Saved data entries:
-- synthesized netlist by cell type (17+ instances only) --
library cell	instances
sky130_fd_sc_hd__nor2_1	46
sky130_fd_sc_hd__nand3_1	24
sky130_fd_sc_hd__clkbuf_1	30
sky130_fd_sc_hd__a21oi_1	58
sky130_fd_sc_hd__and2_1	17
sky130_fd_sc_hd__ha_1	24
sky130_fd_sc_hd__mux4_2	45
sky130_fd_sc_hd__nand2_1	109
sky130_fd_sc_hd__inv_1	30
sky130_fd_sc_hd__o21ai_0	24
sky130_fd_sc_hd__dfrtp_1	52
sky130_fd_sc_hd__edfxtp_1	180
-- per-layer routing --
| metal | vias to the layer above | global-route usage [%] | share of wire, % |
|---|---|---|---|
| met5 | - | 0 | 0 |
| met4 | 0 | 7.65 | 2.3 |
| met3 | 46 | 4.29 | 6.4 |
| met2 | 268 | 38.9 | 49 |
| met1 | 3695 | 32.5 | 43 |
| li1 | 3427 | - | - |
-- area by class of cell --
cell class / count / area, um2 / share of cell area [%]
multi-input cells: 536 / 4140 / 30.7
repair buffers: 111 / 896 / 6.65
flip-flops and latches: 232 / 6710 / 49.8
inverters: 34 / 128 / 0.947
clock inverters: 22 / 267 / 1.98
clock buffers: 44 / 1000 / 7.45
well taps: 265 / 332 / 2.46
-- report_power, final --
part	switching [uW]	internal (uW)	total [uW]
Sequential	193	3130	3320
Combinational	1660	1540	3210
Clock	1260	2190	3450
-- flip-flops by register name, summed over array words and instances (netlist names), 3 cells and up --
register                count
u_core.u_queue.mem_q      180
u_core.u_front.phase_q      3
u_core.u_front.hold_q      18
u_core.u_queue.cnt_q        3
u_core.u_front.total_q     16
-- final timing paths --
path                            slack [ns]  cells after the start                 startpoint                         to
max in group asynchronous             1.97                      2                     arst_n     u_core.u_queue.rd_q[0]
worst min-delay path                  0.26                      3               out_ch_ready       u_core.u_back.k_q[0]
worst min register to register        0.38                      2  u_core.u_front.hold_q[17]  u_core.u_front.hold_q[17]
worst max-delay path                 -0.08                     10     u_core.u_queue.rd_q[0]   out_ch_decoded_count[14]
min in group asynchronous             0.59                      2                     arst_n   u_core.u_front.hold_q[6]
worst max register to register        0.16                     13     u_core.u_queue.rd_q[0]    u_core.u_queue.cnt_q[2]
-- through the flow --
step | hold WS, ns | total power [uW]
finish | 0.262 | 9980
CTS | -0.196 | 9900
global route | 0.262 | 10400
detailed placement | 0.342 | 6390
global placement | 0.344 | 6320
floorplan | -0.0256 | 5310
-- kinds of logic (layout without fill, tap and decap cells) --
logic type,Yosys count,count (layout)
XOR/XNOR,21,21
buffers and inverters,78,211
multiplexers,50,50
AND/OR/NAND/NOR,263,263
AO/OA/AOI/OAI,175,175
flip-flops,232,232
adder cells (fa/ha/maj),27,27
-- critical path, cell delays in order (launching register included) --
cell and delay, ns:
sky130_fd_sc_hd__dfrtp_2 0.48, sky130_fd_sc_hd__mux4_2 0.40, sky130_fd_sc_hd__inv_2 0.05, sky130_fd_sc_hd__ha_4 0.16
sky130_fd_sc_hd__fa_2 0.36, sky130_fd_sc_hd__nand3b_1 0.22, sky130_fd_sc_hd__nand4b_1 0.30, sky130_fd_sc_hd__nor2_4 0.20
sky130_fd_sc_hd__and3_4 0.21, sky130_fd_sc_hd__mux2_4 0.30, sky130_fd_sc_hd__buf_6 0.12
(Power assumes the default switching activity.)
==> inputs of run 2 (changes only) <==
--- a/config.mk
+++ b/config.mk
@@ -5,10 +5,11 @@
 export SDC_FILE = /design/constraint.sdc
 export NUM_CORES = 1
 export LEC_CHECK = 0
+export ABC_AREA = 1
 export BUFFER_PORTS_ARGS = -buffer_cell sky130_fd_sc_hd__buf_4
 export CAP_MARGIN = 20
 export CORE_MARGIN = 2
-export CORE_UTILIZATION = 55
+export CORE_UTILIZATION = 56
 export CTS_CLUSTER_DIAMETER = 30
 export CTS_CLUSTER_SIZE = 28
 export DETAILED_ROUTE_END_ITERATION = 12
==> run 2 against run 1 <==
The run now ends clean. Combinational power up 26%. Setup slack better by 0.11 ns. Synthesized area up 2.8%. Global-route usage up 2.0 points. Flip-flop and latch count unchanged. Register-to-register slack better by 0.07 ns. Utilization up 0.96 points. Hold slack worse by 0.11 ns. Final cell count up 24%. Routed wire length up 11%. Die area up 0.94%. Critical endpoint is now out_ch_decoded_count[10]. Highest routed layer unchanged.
--- src/rtl/sbmq_store.sv ---
// Single-port-write, single-port-read store with registered read data.
// Used for the link store and the data store. No package dependencies.
`timescale 1ns / 1ps
`default_nettype none

module sbmq_store #(
	parameter int DEPTH = 64,
	parameter int WIDTH = 32,
	localparam int AW = (DEPTH > 1) ? $clog2(DEPTH) : 1
) (
	input  wire logic             clk,
	input  wire logic             wr_en,
	input  wire logic [AW-1:0]    wr_addr,
	input  wire logic [WIDTH-1:0] wr_data,
	input  wire logic             rd_en,
	input  wire logic [AW-1:0]    rd_addr,
	output logic      [WIDTH-1:0] rd_data
);

	logic [WIDTH-1:0] mem [DEPTH];

	always_ff @(posedge clk) begin
		if (wr_en) begin
			mem[wr_addr] <= wr_data;
		end
	end

	always_ff @(posedge clk) begin
		if (rd_en) begin
			rd_data <= mem[rd_addr];
		end
	end

endmodule

`default_nettype wire
[config.mk]
export PLATFORM = sky130hd
export DESIGN_NAME = character_class_tokenizer_top
export DESIGN_NICKNAME = d
export VERILOG_FILES = /design/src/cctk_pkg.sv /design/src/cctk_front.sv /design/src/cctk_queue.sv /design/src/cctk_back.sv /design/src/character_class_tokenizer_top.sv
export SDC_FILE = /design/constraint.sdc
export NUM_CORES = 1
export LEC_CHECK = 0
export BUFFER_PORTS_ARGS = -buffer_cell sky130_fd_sc_hd__buf_4
export CAP_MARGIN = 10
export CORE_ASPECT_RATIO = 0.5
export CORE_UTILIZATION = 35
export DETAILED_ROUTE_END_ITERATION = 12
export GPL_TIMING_DRIVEN = 0
export SYNTH_ARGS = -nofsm -noshare
export SYNTH_HDL_FRONTEND = slang
export SYNTH_SLANG_ARGS = --single-unit
[constraint.sdc]
create_clock -name clk -period 9.2 [get_ports clk]
set_clock_uncertainty 0.15 [all_clocks]
set_input_delay 1.84 -clock clk [delete_from_list [all_inputs] [get_ports clk]]
set_output_delay 1.84 -clock clk [all_outputs]
set_load 0.02 [all_outputs]
[src/cctk_pkg.sv]
// ----------------------------------------------------------------------------
// cctk_pkg: shared types and helpers for the character class tokenizer
// Byte class tests, scan modes, token kinds and the record that travels
// from the classifier to the result stage.
// ----------------------------------------------------------------------------
package cctk_pkg;

  // Field widths fixed by the result format
  localparam int unsigned FIELD_BITS = 16;
  localparam int unsigned KIND_BITS  = 3;

  // Character codes
  localparam logic [7:0] CH_NUL    = 8'h00;
  localparam logic [7:0] CH_TAB    = 8'h09;
  localparam logic [7:0] CH_NL     = 8'h0A;
  localparam logic [7:0] CH_SPACE  = 8'h20;
  localparam logic [7:0] CH_DQUOTE = 8'h22;
  localparam logic [7:0] CH_DOLLAR = 8'h24;
  localparam logic [7:0] CH_SQUOTE = 8'h27;
  localparam logic [7:0] CH_LPAREN = 8'h28;
  localparam logic [7:0] CH_RPAREN = 8'h29;
  localparam logic [7:0] CH_COMMA  = 8'h2C;
  localparam logic [7:0] CH_DOT    = 8'h2E;
  localparam logic [7:0] CH_SEMI   = 8'h3B;
  localparam logic [7:0] CH_AT     = 8'h40;
  localparam logic [7:0] CH_LBRACK = 8'h5B;
  localparam logic [7:0] CH_RBRACK = 8'h5D;
  localparam logic [7:0] CH_UNDER  = 8'h5F;
  localparam logic [7:0] CH_LBRACE = 8'h7B;
  localparam logic [7:0] CH_RBRACE = 8'h7D;

  // Token kinds as reported on the result port
  typedef enum logic [KIND_BITS-1:0] {
    KIND_IDENT   = 3'd0,
    KIND_KEYWORD = 3'd1,
    KIND_WORD    = 3'd2,
    KIND_LITERAL = 3'd3,
    KIND_SEP     = 3'd4,
    KIND_TERM    = 3'd5,
    KIND_ERROR   = 3'd6
  } kind_t;

  // Scan modes; an open token's mode code equals its kind code
  typedef enum logic [KIND_BITS-1:0] {
    MODE_IDENT   = 3'd0,
    MODE_KEYWORD = 3'd1,
    MODE_WORD    = 3'd2,
    MODE_LITERAL = 3'd3,
    MODE_SEP     = 3'd4,
    MODE_IDLE    = 3'd7
  } mode_t;

  typedef struct packed {
    kind_t                 kind;
    logic [FIELD_BITS-1:0] start;
    logic [FIELD_BITS-1:0] len;
  } token_t;

  // Results caused by one byte: tok0 always, tok1 when two is set
  typedef struct packed {
    logic   two;
    token_t tok0;
    token_t tok1;
  } entry_t;

  function automatic logic is_alpha(input logic [7:0] c);
    return (c >= 8'h61 && c <= 8'h7A) || (c >= 8'h41 && c <= 8'h5A);
  endfunction

  function automatic logic is_digit(input logic [7:0] c);
    return c >= 8'h30 && c <= 8'h39;
  endfunction

  function automatic logic is_textc(input logic [7:0] c);
    return is_alpha(c) || is_digit(c) || c == CH_UNDER;
  endfunction

  function automatic logic is_sepc(input logic [7:0] c);
    return c == CH_SQUOTE || c == CH_DQUOTE || c == CH_COMMA || c == CH_SEMI ||
           c == CH_LPAREN || c == CH_RPAREN || c == CH_LBRACK ||
           c == CH_RBRACK || c == CH_LBRACE || c == CH_RBRACE;
  endfunction

  function automatic logic is_space(input logic [7:0] c);
    return c == CH_SPACE || c == CH_TAB || c == CH_NL;
  endfunction

  // True when byte c extends a token open in mode m
  function automatic logic continues(input mode_t m, input logic [7:0] c);
    logic r;
    unique case (m)
      MODE_IDENT, MODE_KEYWORD, MODE_WORD: r = is_textc(c);
      MODE_LITERAL:                        r = is_digit(c) || c == CH_DOT;
      MODE_SEP:                            r = is_sepc(c);
      default:                             r = 1'b0;
    endcase
    return r;
  endfunction

endpackage

[src/cctk_front.sv]
// ----------------------------------------------------------------------------
// cctk_front: byte classifier and scan state
// Takes one byte per transfer, tracks the open token and position, and
// builds the record of the zero, one or two tokens that the byte closes.
// ----------------------------------------------------------------------------
module cctk_front #(
  parameter int unsigned POS_BITS = 16
) (
  input  logic             clk,
  input  logic             rst_n,
  input  logic             in_push,
  input  logic [7:0]       in_char_byte,
  input  logic             q_full,
  output logic             q_push,
  output cctk_pkg::entry_t q_data
);

  localparam int unsigned FB = cctk_pkg::FIELD_BITS;

  cctk_pkg::mode_t     mode_r, mode_nxt;
  logic [POS_BITS-1:0] pos_r, pos_nxt;
  logic [POS_BITS-1:0] ostart_r, ostart_nxt;

  logic                accept;
  logic [POS_BITS-1:0] pos_inc;
  logic [POS_BITS-1:0] len_raw;
  logic [FB-1:0]       pos_clip, ostart_clip, len_clip;

  assign accept = in_push && !q_full;

  // Saturating position increment
  assign pos_inc = (pos_r == {POS_BITS{1'b1}}) ? pos_r : pos_r + 1'b1;
  assign len_raw = (pos_r >= ostart_r) ? pos_r - ostart_r : '0;

  // Clip counters to the result field width
  generate
    if (POS_BITS > FB) begin : g_clip
      assign pos_clip    = (|pos_r[POS_BITS-1:FB])    ? '1 : pos_r[FB-1:0];
      assign ostart_clip = (|ostart_r[POS_BITS-1:FB]) ? '1 : ostart_r[FB-1:0];
      assign len_clip    = (|len_raw[POS_BITS-1:FB])  ? '1 : len_raw[FB-1:0];
    end else begin : g_ext
      assign pos_clip    = FB'(pos_r);
      assign ostart_clip = FB'(ostart_r);
      assign len_clip    = FB'(len_raw);
    end
  endgenerate

  // Classify the byte and decide the next state and the emitted tokens
  always_comb begin
    cctk_pkg::token_t close_tok;
    cctk_pkg::token_t tail_tok;
    logic             has_close;
    logic             has_tail;

    mode_nxt   = mode_r;
    pos_nxt    = pos_r;
    ostart_nxt = ostart_r;
    has_close  = 1'b0;
    has_tail   = 1'b0;

    close_tok.kind  = cctk_pkg::kind_t'(mode_r);
    close_tok.start = ostart_clip;
    close_tok.len   = len_clip;
    tail_tok.kind   = cctk_pkg::KIND_ERROR;
    tail_tok.start  = pos_clip;
    tail_tok.len    = FB'(1);

    if (mode_r != cctk_pkg::MODE_IDLE && cctk_pkg::continues(mode_r, in_char_byte)) begin
      pos_nxt = pos_inc;
    end else begin
      has_close = (mode_r != cctk_pkg::MODE_IDLE);
      mode_nxt  = cctk_pkg::MODE_IDLE;
      priority if (cctk_pkg::is_space(in_char_byte)) begin
        pos_nxt = pos_inc;
      end else if (in_char_byte == cctk_pkg::CH_AT || in_char_byte == cctk_pkg::CH_DOLLAR) begin
        mode_nxt   = cctk_pkg::MODE_IDENT;
        ostart_nxt = pos_r;
        pos_nxt    = pos_inc;
      end else if (in_char_byte == cctk_pkg::CH_DOT) begin
        mode_nxt   = cctk_pkg::MODE_KEYWORD;
        ostart_nxt = pos_r;
        pos_nxt    = pos_inc;
      end else if (cctk_pkg::is_alpha(in_char_byte)) begin
        mode_nxt   = cctk_pkg::MODE_WORD;
        ostart_nxt = pos_r;
        pos_nxt    = pos_inc;
      end else if (cctk_pkg::is_digit(in_char_byte)) begin
        mode_nxt   = cctk_pkg::MODE_LITERAL;
        ostart_nxt = pos_r;
        pos_nxt    = pos_inc;
      end else if (cctk_pkg::is_sepc(in_char_byte)) begin
        mode_nxt   = cctk_pkg::MODE_SEP;
        ostart_nxt = pos_r;
        pos_nxt    = pos_inc;
      end else if (in_char_byte == cctk_pkg::CH_NUL) begin
        // End of string: terminator, then rewind
        has_tail      = 1'b1;
        tail_tok.kind = cctk_pkg::KIND_TERM;
        tail_tok.len  = '0;
        pos_nxt       = '0;
        ostart_nxt    = '0;
      end else begin
        // Unknown byte: one-byte error token, consumed
        has_tail = 1'b1;
        pos_nxt  = pos_inc;
      end
    end

    q_push       = accept && (has_close || has_tail);
    q_data.two   = has_close && has_tail;
    q_data.tok0  = has_close ? close_tok : tail_tok;
    q_data.tok1  = tail_tok;
  end

  // Scan state registers
  always_ff @(posedge clk) begin
    if (!rst_n) begin
      mode_r   <= cctk_pkg::MODE_IDLE;
      pos_r    <= '0;
      ostart_r <= '0;
    end else if (accept) begin
      mode_r   <= mode_nxt;
      pos_r    <= pos_nxt;
      ostart_r <= ostart_nxt;
    end
  end

endmodule

[src/cctk_queue.sv]
// ----------------------------------------------------------------------------
// cctk_queue: token record queue
// Short first-in first-out buffer that decouples the classifier from the
// result stage; the head record is presented without a read cycle.
// ----------------------------------------------------------------------------
module cctk_queue #(
  parameter int unsigned DEPTH = 4
) (
  input  logic             clk,
  input  logic             rst_n,
  input  logic             wr_en,
  input  cctk_pkg::entry_t wr_data,
  output logic             full,
  input  logic             rd_en,
  output logic             rd_valid,
  output cctk_pkg::entry_t rd_data
);

  localparam int unsigned AW = (DEPTH > 1) ? $clog2(DEPTH) : 1;
  localparam int unsigned CW = $clog2(DEPTH + 1);

  cctk_pkg::entry_t mem_r [DEPTH];
  logic [AW-1:0]    wr_ptr_r, wr_ptr_nxt;
  logic [AW-1:0]    rd_ptr_r, rd_ptr_nxt;
  logic [CW-1:0]    count_r, count_nxt;
  logic             do_wr, do_rd;

  assign full     = (count_r == CW'(DEPTH));
  assign rd_valid = (count_r != '0);
  assign rd_data  = mem_r[rd_ptr_r];
  assign do_wr    = wr_en && !full;
  assign do_rd    = rd_en && rd_valid;

  // Advance pointers with wrap at the depth
  always_comb begin
    wr_ptr_nxt = wr_ptr_r;
    rd_ptr_nxt = rd_ptr_r;
    count_nxt  = count_r;
    if (do_wr) begin
      wr_ptr_nxt = (wr_ptr_r == AW'(DEPTH - 1)) ? '0 : wr_ptr_r + 1'b1;
    end
    if (do_rd) begin
      rd_ptr_nxt = (rd_ptr_r == AW'(DEPTH - 1)) ? '0 : rd_ptr_r + 1'b1;
    end
    unique case ({do_wr, do_rd})
      2'b10:   count_nxt = count_r + 1'b1;
      2'b01:   count_nxt = count_r - 1'b1;
      default: count_nxt = count_r;
    endcase
  end

  always_ff @(posedge clk) begin
    if (!rst_n) begin
      wr_ptr_r <= '0;
      rd_ptr_r <= '0;
      count_r  <= '0;
    end else begin
      wr_ptr_r <= wr_ptr_nxt;
      rd_ptr_r <= rd_ptr_nxt;
      count_r  <= count_nxt;
    end
  end

  // Store records
  always_ff @(posedge clk) begin
    if (do_wr) begin
      mem_r[wr_ptr_r] <= wr_data;
    end
  end

  a_count_bound: assert property (@(posedge clk) disable iff (!rst_n)
    count_r <= CW'(DEPTH))
    else $error("queue count above depth");

endmodule

[src/cctk_back.sv]
// ----------------------------------------------------------------------------
// cctk_back: result stage
// Holds one token record in an output register and hands out its one or
// two tokens in order, marking the last token caused by each byte.
// ----------------------------------------------------------------------------
module cctk_back (
  input  logic             clk,
  input  logic             rst_n,
  input  logic             q_valid,
  input  cctk_pkg::entry_t q_data,
  output logic             q_pop,
  output logic             empty,
  input  logic             pop,
  output logic [2:0]       out_tok_kind,
  output logic [15:0]      out_tok_start,
  output logic [15:0]      out_tok_len,
  output logic             out_run_last
);

  cctk_pkg::entry_t hold_r, hold_nxt;
  logic             valid_r, valid_nxt;
  logic             idx_r, idx_nxt;
  logic             last_now;
  logic             taken;
  cctk_pkg::token_t cur;

  assign last_now = idx_r || !hold_r.two;
  assign taken    = pop && valid_r;
  assign q_pop    = q_valid && (!valid_r || (taken && last_now));
  assign cur      = idx_r ? hold_r.tok1 : hold_r.tok0;

  assign empty         = !valid_r;
  assign out_tok_kind  = cur.kind;
  assign out_tok_start = cur.start;
  assign out_tok_len   = cur.len;
  assign out_run_last  = last_now;

  // Step through the held record, reload from the queue when done
  always_comb begin
    hold_nxt  = hold_r;
    valid_nxt = valid_r;
    idx_nxt   = idx_r;
    if (taken) begin
      if (!last_now) begin
        idx_nxt = 1'b1;
      end else begin
        valid_nxt = 1'b0;
      end
    end
    if (q_pop) begin
      hold_nxt  = q_data;
      idx_nxt   = 1'b0;
      valid_nxt = 1'b1;
    end
  end

  always_ff @(posedge clk) begin
    if (!rst_n) begin
      valid_r <= 1'b0;
      idx_r   <= 1'b0;
    end else begin
      valid_r <= valid_nxt;
      idx_r   <= idx_nxt;
    end
  end

  // Hold payload
  always_ff @(posedge clk) begin
    hold_r <= hold_nxt;
  end

  a_second_slot: assert property (@(posedge clk) disable iff (!rst_n)
    (valid_r && idx_r) |-> hold_r.two)
    else $error("second token shown for a single-token record");

  a_pair_follows: assert property (@(posedge clk) disable iff (!rst_n)
    (taken && !last_now) |=> (valid_r && idx_r))
    else $error("second token of a pair lost");

  a_tail_last: assert property (@(posedge clk) disable iff (!rst_n)
    (valid_r && (cur.kind == cctk_pkg::KIND_TERM || cur.kind == cctk_pkg::KIND_ERROR))
      |-> last_now)
    else $error("terminator or error token not marked last");

endmodule

[src/character_class_tokenizer_top.sv]
// ----------------------------------------------------------------------------
// character_class_tokenizer_top: streaming character class tokenizer
// Cuts a byte stream into identifier, keyword, word, literal, separator,
// terminator and error tokens with start offset and length.
// ----------------------------------------------------------------------------
// One source byte is taken per cycle while full is low; the classifier
// updates its scan state in that cycle and writes the byte's tokens, if any,
// as one record into a QUEUE_DEPTH-entry queue. The result stage hands out
// one token per cycle, while pop is high, from an output register, so a byte
// that both closes a token and yields a terminator or error yields two tokens
// on the result side; sustained input rate is one byte per cycle whenever
// results are drained at least as fast as they are produced. With the queue
// and result stage idle, a token passes through the queue and then the output
// register before it appears on the result ports. run_last marks the last
// token caused by a byte. Positions count in POS_BITS bits and saturate;
// reported starts and lengths saturate at 65535.
// ----------------------------------------------------------------------------
module character_class_tokenizer_top #(
  parameter int unsigned POS_BITS    = 16,
  parameter int unsigned QUEUE_DEPTH = 4
) (
  input  logic        clk,
  input  logic        rst_n,
  input  logic        push,
  output logic        full,
  input  logic [7:0]  in_char_byte,
  output logic        empty,
  input  logic        pop,
  output logic [2:0]  out_tok_kind,
  output logic [15:0] out_tok_start,
  output logic [15:0] out_tok_len,
  output logic        out_run_last
);

  logic             q_push, q_full, q_valid, q_pop;
  cctk_pkg::entry_t q_wdata, q_rdata;

  assign full = q_full;

  // Classify bytes and track scan state
  cctk_front #(
    .POS_BITS(POS_BITS)
  ) u_front (
    .clk         (clk),
    .rst_n       (rst_n),
    .in_push     (push),
    .in_char_byte(in_char_byte),
    .q_full      (q_full),
    .q_push      (q_push),
    .q_data      (q_wdata)
  );

  // Decouple classifier from result stage
  cctk_queue #(
    .DEPTH(QUEUE_DEPTH)
  ) u_queue (
    .clk     (clk),
    .rst_n   (rst_n),
    .wr_en   (q_push),
    .wr_data (q_wdata),
    .full    (q_full),
    .rd_en   (q_pop),
    .rd_valid(q_valid),
    .rd_data (q_rdata)
  );

  // Serialize tokens onto the result port
  cctk_back u_back (
    .clk          (clk),
    .rst_n        (rst_n),
    .q_valid      (q_valid),
    .q_data       (q_rdata),
    .q_pop        (q_pop),
    .empty        (empty),
    .pop          (pop),
    .out_tok_kind (out_tok_kind),
    .out_tok_start(out_tok_start),
    .out_tok_len  (out_tok_len),
    .out_run_last (out_run_last)
  );

endmodule
==> results of run 1 <==
kinds of logic (layout without fill, tap and decap cells):
| group | after synthesis | in the layout | share of synthesized area, % |
|---|---|---|---|
| flops | 319 | 319 | 67.45 |
| simple gates | 197 | 197 | 7.729 |
| mux | 115 | 115 | 13.88 |
| compound gates | 89 | 89 | 5.098 |
| buf+inv | 67 | 177 | 2.133 |
| fa+ha+maj | 25 | 25 | 2.419 |
| xor+xnor | 20 | 20 | 1.293 |
worst max-delay path: stages:
cell,delay [ns]
buf_4,0.12
clkbuf_1,0.18
or2_2,0.39
o2111ai_2,0.19
o22ai_2,0.13
nor2_8,0.23
inv_4,0.10
a221oi_4,0.47
inv_1,0.09
ha_1,0.24
fa_1,0.45
xnor2_1,0.15
or3_1,0.30
a21oi_1,0.14
per-layer routing:
metal  vias up  GRT usage [%]  share of wire, %
met3        35          2.386               4.1
li1       3402              -                 -
met2       165          23.65                47
met5         -              0                 0
met1      3755          20.24                47
met4         0          2.646               1.4
Yosys cell counts, types with 3 or more instances:
master / n
and2_1: 9
mux2_1: 14
a21o_1: 4
xor2_1: 11
or2_2: 3
edfxtp_1: 275
buf_1: 9
nor3_1: 15
o21ai_0: 16
inv_1: 35
nand2b_1: 6
nand3_1: 9
nor2_1: 38
mux2i_1: 27
xnor2_1: 9
ha_1: 23
mux2_2: 19
and3_1: 10
mux4_2: 55
o22ai_2: 3
a211oi_1: 5
nand4_1: 7
o211ai_1: 4
clkbuf_1: 11
o21a_1: 4
o22ai_1: 5
a21oi_1: 19
buf_2: 7
o31a_1: 3
nand2_1: 54
or3_1: 6
nor2b_1: 19
nor3b_1: 4
dfxtp_1: 44
final cells by class:
type,instances,share of cell area [%]
repair buffers,54,3.116
well taps,520,4.155
multi-input cells,446,26.46
flip-flops and latches,319,58.36
plain buffers,31,0.9668
inverters,36,0.8789
clock buffers,44,5.649
clock inverters,12,0.4155
through the flow:
step	area [µm²]	hold slack (ns)	total power, mW	util (%)	setup slack [ns]
after floorplan	13550	0.2881	2.748	-	2.882
after global placement	14550	0.3007	3.147	38.51	0.7639
after detailed placement	14690	0.3102	3.179	38.89	3.923
after CTS	15640	0.3186	4.352	41.40	4.402
after global routing	15660	0.3432	4.501	41.44	4.288
final	15660	0.3190	4.295	41.44	4.469
power groups by stage:
stage                     logic, mW  clock network, mW  registers (mW)
final                          1.14               1.17            1.98
after global routing           1.24               1.26            2.00
after CTS                      1.17               1.20            1.98
after detailed placement       1.17                  0            2.01
after global placement         1.10                  0            2.05
after floorplan               0.738                  0            2.01
state kept, by name, summed over array words and instances, names as in the netlist:
signal	count
u_front.pos_clip	16
u_back.hold_r	55
u_back.idx_r	1
u_queue.rd_ptr_r	2
u_front.ostart_clip	16
u_queue.count_r	3
u_queue.wr_ptr_r	2
u_queue.mem_r	220
u_front.mode_r	3
u_back.valid_r	1
worst paths after layout:
| check | from | cells past startpoint | to | slack, ns |
|---|---|---|---|---|
| setup reg to reg | u_front.mode_r[1] | 12 | u_queue.count_r[2] | 5.85 |
| hold reg to reg | u_front.ostart_clip[14] | 2 | u_front.ostart_clip[14] | 0.32 |
| hold / removal | u_front.ostart_clip[14] | 2 | u_front.ostart_clip[14] | 0.32 |
| setup / recovery | in_char_byte[2] | 14 | u_queue.count_r[2] | 4.47 |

- PROBLEM TO SOLVE:
Please copy the lines in the records above between the one holding "multiplexers,50,50" and the one holding "sky130_fd_sc_hd__and3_4 0.21, sky130_fd_sc_hd__mux2_4", inclusive, exactly and with no other line.

- ANSWER SECTION:
multiplexers,50,50
AND/OR/NAND/NOR,263,263
AO/OA/AOI/OAI,175,175
flip-flops,232,232
adder cells (fa/ha/maj),27,27
-- critical path, cell delays in order (launching register included) --
cell and delay, ns:
sky130_fd_sc_hd__dfrtp_2 0.48, sky130_fd_sc_hd__mux4_2 0.40, sky130_fd_sc_hd__inv_2 0.05, sky130_fd_sc_hd__ha_4 0.16
sky130_fd_sc_hd__fa_2 0.36, sky130_fd_sc_hd__nand3b_1 0.22, sky130_fd_sc_hd__nand4b_1 0.30, sky130_fd_sc_hd__nor2_4 0.20
sky130_fd_sc_hd__and3_4 0.21, sky130_fd_sc_hd__mux2_4 0.30, sky130_fd_sc_hd__buf_6 0.12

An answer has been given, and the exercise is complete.